Face Tracking Results

Table: Face detection and localization results using different combination of input modules, ordered by increasing error rate. Results from the pattern module alone are not representative of previous analyses - see end of Section 4.
Modules Enabled Misses False Correct Error

Color Range Pattern Positives Rate

$\surd$ $\surd$ $\surd$ 11 321 3.3%

$\surd$ $\surd$ 12 320 3.6%

$\surd$ $\surd$ 14 318 4.2%

$\surd$ 18 314 5.4%

$\surd$ $\surd$ 3 39 290 12.7%

$\surd$ 3 49 280 15.7%

$\surd$ 259 2 71 78.6%

**Table:** Face detection and localization results using different combination of input modules, ordered by increasing error rate. Results from the pattern module alone are not representative of previous analyses - see end of Section 4.
Modules Enabled	Misses	False	Correct	Error
Color	Range	Pattern		Positives		Rate
$\surd$	$\surd$	$\surd$		11	321	3.3%
$\surd$	$\surd$			12	320	3.6%
	$\surd$	$\surd$		14	318	4.2%
	$\surd$			18	314	5.4%
$\surd$		$\surd$	3	39	290	12.7%
$\surd$			3	49	280	15.7%
		$\surd$	259	2	71	78.6%

The goal of the visual tracking portion of our system is to identify the 3-D position and size of a user's head in the scene, so that distortion and other effects can be applied. We have analyzed the performance of our system, both with on-line tests with thousands of users and with off-line tests where we could quantitatively analyze the performance of the system with different modules enabled or disabled.

Our system was first demonstrated at SIGGRAPH'97 from Aug 3-8, 1997 [1], with an estimated 5000 people over 6 days experiencing our system (approx. two new users per minute, over 42 hours of operation). Qualitatively, the system was a complete success. Our tracking results were sufficient to localize video distortion effects that were interesting and fun for people to use. Figure 5 shows typical images displayed on the virtual mirror. The system performed well with both single users and crowded conditions; in an initial report of the system [2] we estimated that correct head placement occurred in 85-95% of cases we surveyed. In this version of the system the only module that was allowed to fail was the face detector.

As described above we can now produce estimates of face location using any combination of modules. In addition to improving our overall performance, this allows us to analyze the system under different failure conditions, and assess the value of our integration strategy. We stored range and color images at sparse intervals from our system during the SIGGRAPH show; we analyzed performance off-line on those which contained images of people. (Performance of our system on blank scenes is in excess of $99\%$ correct-no effect is generated.)

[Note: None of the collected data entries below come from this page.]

===== config.mk =====
export PLATFORM = sky130hd
export DESIGN_NAME = pulse_measure
export DESIGN_NICKNAME = d
export VERILOG_FILES = /design/src/rtl/pulse_measure.sv
export SDC_FILE = /design/constraint.sdc
export NUM_CORES = 1
export LEC_CHECK = 0
export CORE_ASPECT_RATIO = 0.9
export CORE_MARGIN = 1.5
export CORE_UTILIZATION = 30
export DETAILED_ROUTE_END_ITERATION = 16
export HOLD_SLACK_MARGIN = 0.08
export PLACE_DENSITY = 0.49
export SETUP_SLACK_MARGIN = 0.05
export SYNTH_ARGS = -nofsm -noshare
export SYNTH_HDL_FRONTEND = slang
export SYNTH_SLANG_ARGS = --single-unit

===== constraint.sdc =====
create_clock -name CLK -period 3.9 [get_ports CLK]
set_input_delay 0.78 -clock CLK [delete_from_list [all_inputs] [get_ports CLK]]
set_output_delay 0.78 -clock CLK [all_outputs]
set_load 0.05 [all_outputs]

===== src/rtl/pulse_measure.sv =====
`default_nettype none
// +--------------------------------------------------------------------------+
// | pulse_measure: measures ARM-to-leading-edge delay and width of a pulse.  |
// | Optional glitch filter: define PULSE_MEASURE_GLITCH_FILTER_EN. Rev 1.0   |
// +--------------------------------------------------------------------------+
module pulse_measure #(
  parameter int CNT_W       = 16,
  parameter int SYNC_STAGES = 2,
  parameter int PULSE_TYPE  = 1
) (
  input  logic             CLK,
  input  logic             RESETN,
  input  logic             PULSE,
  input  logic             ARM,
  input  logic             ACK,
  output logic [CNT_W-1:0] START_TIME,
  output logic [CNT_W-1:0] WIDTH,
  output logic             VALID,
  output logic             BUSY,
  output logic             OVERFLOW
);

  localparam logic [1:0] S_IDLE  = 2'd0;
  localparam logic [1:0] S_WAIT  = 2'd1;
  localparam logic [1:0] S_PULSE = 2'd2;
  localparam logic [1:0] S_DONE  = 2'd3;

  localparam logic [CNT_W-1:0]       CNT_MAX  = '1;
  localparam logic [SYNC_STAGES-1:0] SYNC_RST = (PULSE_TYPE != 0) ? '0 : '1;

  logic [SYNC_STAGES-1:0] sync_q;
  logic                   sync_lvl;
  logic                   act;
  logic                   act_q;
  logic                   lead;
  logic                   trail;

  logic [1:0]       state_q, state_d;
  logic [CNT_W-1:0] tcnt_q, tcnt_d, tcnt_inc;
  logic [CNT_W-1:0] wcnt_q, wcnt_d, wcnt_inc;
  logic [CNT_W-1:0] start_q, start_d;
  logic [CNT_W-1:0] width_q, width_d;
  logic             ovf_q, ovf_d;

  // Synchronizer resets to the inactive raw level so no false edge on release.
  always_ff @(posedge CLK or negedge RESETN) begin
    if (!RESETN) sync_q <= SYNC_RST;
    else         sync_q <= {sync_q[SYNC_STAGES-2:0], PULSE};
  end

  assign sync_lvl = (PULSE_TYPE != 0) ? sync_q[SYNC_STAGES-1] : ~sync_q[SYNC_STAGES-1];

`ifdef PULSE_MEASURE_GLITCH_FILTER_EN
  logic [1:0] hist_q;
  logic       filt_q;
  logic       stable;

  // Current sample plus two history samples agreeing means 3 cycles at one level.
  assign stable = (sync_lvl == hist_q[0]) && (hist_q[0] == hist_q[1]);
  assign act    = stable ? sync_lvl : filt_q;

  always_ff @(posedge CLK or negedge RESETN) begin
    if (!RESETN) begin
      hist_q <= 2'b00;
      filt_q <= 1'b0;
    end else begin
      hist_q <= {hist_q[0], sync_lvl};
      filt_q <= act;
    end
  end
`else
  assign act = sync_lvl;
`endif

  assign lead     = act & ~act_q;
  assign trail    = ~act & act_q;
  assign tcnt_inc = tcnt_q + CNT_W'(1);
  assign wcnt_inc = wcnt_q + CNT_W'(1);

  always_ff @(posedge CLK or negedge RESETN) begin
    if (!RESETN) state_q <= S_IDLE;
    else         state_q <= state_d;
  end

  always_comb begin
    state_d = state_q;
    case (state_q)
      S_IDLE:  if (ARM) state_d = S_WAIT;
      S_WAIT:  if (lead) state_d = S_PULSE;
               else if (tcnt_inc == CNT_MAX) state_d = S_DONE;
      S_PULSE: if (trail || (wcnt_inc == CNT_MAX)) state_d = S_DONE;
      S_DONE:  if (ACK) state_d = S_IDLE;
      default: state_d = S_IDLE;
    endcase
  end

  always_comb begin
    VALID      = (state_q == S_DONE);
    BUSY       = (state_q == S_WAIT) || (state_q == S_PULSE);
    OVERFLOW   = ovf_q;
    START_TIME = start_q;
    WIDTH      = width_q;
  end

  // The time counter reads D+SYNC_STAGES-1 when the edge is seen, so capture its increment.
  always_comb begin
    tcnt_d  = tcnt_q;
    wcnt_d  = wcnt_q;
    start_d = start_q;
    width_d = width_q;
    ovf_d   = ovf_q;
    case (state_q)
      S_IDLE: if (ARM) tcnt_d = '0;
      S_WAIT: begin
        tcnt_d = tcnt_inc;
        if (lead) begin
          start_d = tcnt_inc;
          wcnt_d  = CNT_W'(1);
        end else if (tcnt_inc == CNT_MAX) begin
          start_d = CNT_MAX;
          width_d = CNT_MAX;
          ovf_d   = 1'b1;
        end
      end
      S_PULSE: begin
        wcnt_d = wcnt_inc;
        if (trail) begin
          width_d = wcnt_q;
        end else if (wcnt_inc == CNT_MAX) begin
          width_d = CNT_MAX;
          ovf_d   = 1'b1;
        end
      end
      S_DONE: if (ACK) ovf_d = 1'b0;
      default: ;
    endcase
  end

  always_ff @(posedge CLK or negedge RESETN) begin
    if (!RESETN) begin
      act_q   <= 1'b0;
      tcnt_q  <= '0;
      wcnt_q  <= '0;
      start_q <= '0;
      width_q <= '0;
      ovf_q   <= 1'b0;
    end else begin
      act_q   <= act;
      tcnt_q  <= tcnt_d;
      wcnt_q  <= wcnt_d;
      start_q <= start_d;
      width_q <= width_d;
      ovf_q   <= ovf_d;
    end
  end

endmodule
`default_nettype wire


Word level (Yosys, flattened, before mapping)
Cells that the tools add are included.

operators by class
  add/sub/neg operators = 2
  equality and inequality tests = 15
  muxes and demuxes = 22
  bitwise operators = 4
  reductions and logical operators = 13

operator list
  cell                     number
  $mux W16                 7
  $pmux W16 S2             3
  $add A16 B1 Y16 const B  2
  $eq A16 B16 Y1 const B   2
  $ne A2 B2 Y1 const B     8
  $mux W2                  5
  $pmux W2 S4              1
  $reduce_and A4 Y1        2
  $ne A3 B3 Y1 const B     2
  $reduce_and A2 Y1        3
  $reduce_and A6 Y1        1
  $reduce_bool A2 Y1       3
  $mux W1                  5
  $eq A2 B2 Y1 const B     2
  $pmux W1 S3              1
  $reduce_bool A3 Y1       1
  $and A1 B1 Y1            2
  $eq A2 B1 Y1 const B     1
  $logic_not A2 Y1         1
  $logic_or A1 B1 Y1       2
  $not A1 Y1               2

word-level totals
  register bits after elaboration = 70
  input bits = 5
  output and inout bits = 35
  word-level logic and storage cells = 64

Logic depth before layout (Yosys ltp)
Gate-level depths: netlist (run 1).

  depth after elaboration = 5
  gate-level depth with buffers = 11
  mapped depth without buffers = 9

Worst setup path after synthesis (run 1)
OpenSTA, ideal clock, no wires.

  path kind = register -> register
  from = register tcnt_q[1]
  to = register width_q[10], in the netlist WIDTH[10]
  setup time = 0.122 ns
  data arrival time = 2.387 ns
  setup slack = 1.391 ns
  stages on the path, launching flop included = 10
  path buffers = 2
  period minus slack after synthesis = 2.509 ns
  cell sequence = dfrtp_1 ha_1 clkbuf_1 and2_1 and4b_1 o2111ai_1 a2111oi_4 o2111ai_4 buf_6 o22a_1

on the way
  word-level cells in the longest chain between the ends = 4

ends and longest elaborated chain
  item                                RTL line  RTL
  start: declaration                  39        logic [CNT_W-1:0] tcnt_q, tcnt_d, tcnt_inc;
  start signal: assignment            149       tcnt_q <= tcnt_d;
  $add A16 B1 Y16                     77        assign tcnt_inc = tcnt_q + CNT_W'(1);
  $eq A16 B16 Y1                      119       end else if (tcnt_inc == CNT_MAX) begin
  $ne A2 B2 Y1 (no source line)       --
  $reduce_and A4 Y1 (no source line)  --
  end signal: assignment              152       width_q <= width_d;
  end: declaration                    42        logic [CNT_W-1:0] width_q, width_d;

No other way between the ends.
A chain may end at the register's enable or synchronous reset.

Worst setup path in the final report (run 1)
  from = register wcnt_q[1]
  to = register width_q[2], in the netlist WIDTH[2]

on the way
  word-level cells in the longest chain between the ends = 4

ends and longest elaborated chain
  item                                RTL line  RTL
  start: declaration                  40        logic [CNT_W-1:0] wcnt_q, wcnt_d, wcnt_inc;
  start signal: assignment            150       wcnt_q <= wcnt_d;
  $add A16 B1 Y16                     78        assign wcnt_inc = wcnt_q + CNT_W'(1);
  $eq A16 B16 Y1                      129       end else if (wcnt_inc == CNT_MAX) begin
  $ne A3 B3 Y1 (no source line)       --
  $reduce_and A4 Y1 (no source line)  --

No other way between the ends.

==> results of run 1 <==
[critical path: cells and delay by family, from the launching register on]
family,cells,cell delay (ns)
AO/OA/AOI/OAI,3,1.35
XOR/XNOR,1,0.20
adder cells (fa/ha/maj),1,0.31
flip-flops,1,0.44
AND/OR/NAND/NOR,3,0.65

Table 1 summarizes the results we found. A correct match was defined when the corners of estimated face region was sufficiently close to manually entered ground truth (within $\frac{1}{4}$ of the face size.) Overall, when all modules were functioning we achieved an error rate of 3.3%. When any one module was allowed to fail, error was still less than 13%. In terms of individual performance, the range module was best (5.4% error), followed by the color module (15.7%), and the face module (78.6%).

We draw two main conclusions from these data; first, that range data is a powerful cue to localizing heads in complex scenes, as is flesh color detection. Second, integration is useful: in every case, the addition of modules improved the system performance significantly. The addition of color or face detection to the range system reduced error by approximately 30%.

We note that the solo performance of the pattern based face detector presented here show significantly more errors than in previous analyses [9]. Several issues impacted these results. First, the CMU system was trained with primarily upright, frontal view faces, without extreme facial expressions. These expectations match a broad range of application scenarios. However, the distortions presented to our users encouraged them to make large head rotations and greatly exaggerated facial expressions. These poses, largely atypical of the training material, and were therefore not detected as probable face patterns. A second relevant factor was image resolution. Informal inspection of detection results indicated that many errors occurred when the face was less than 13 pixels across. While we cannot remedy this in the current dataset we anticipate that performance will improve when higher-resolution imagery are used as input to the face detector. Overall, however, in concert with skin color tracking and depth segmentation, the face detection module provides information essential for robust performance.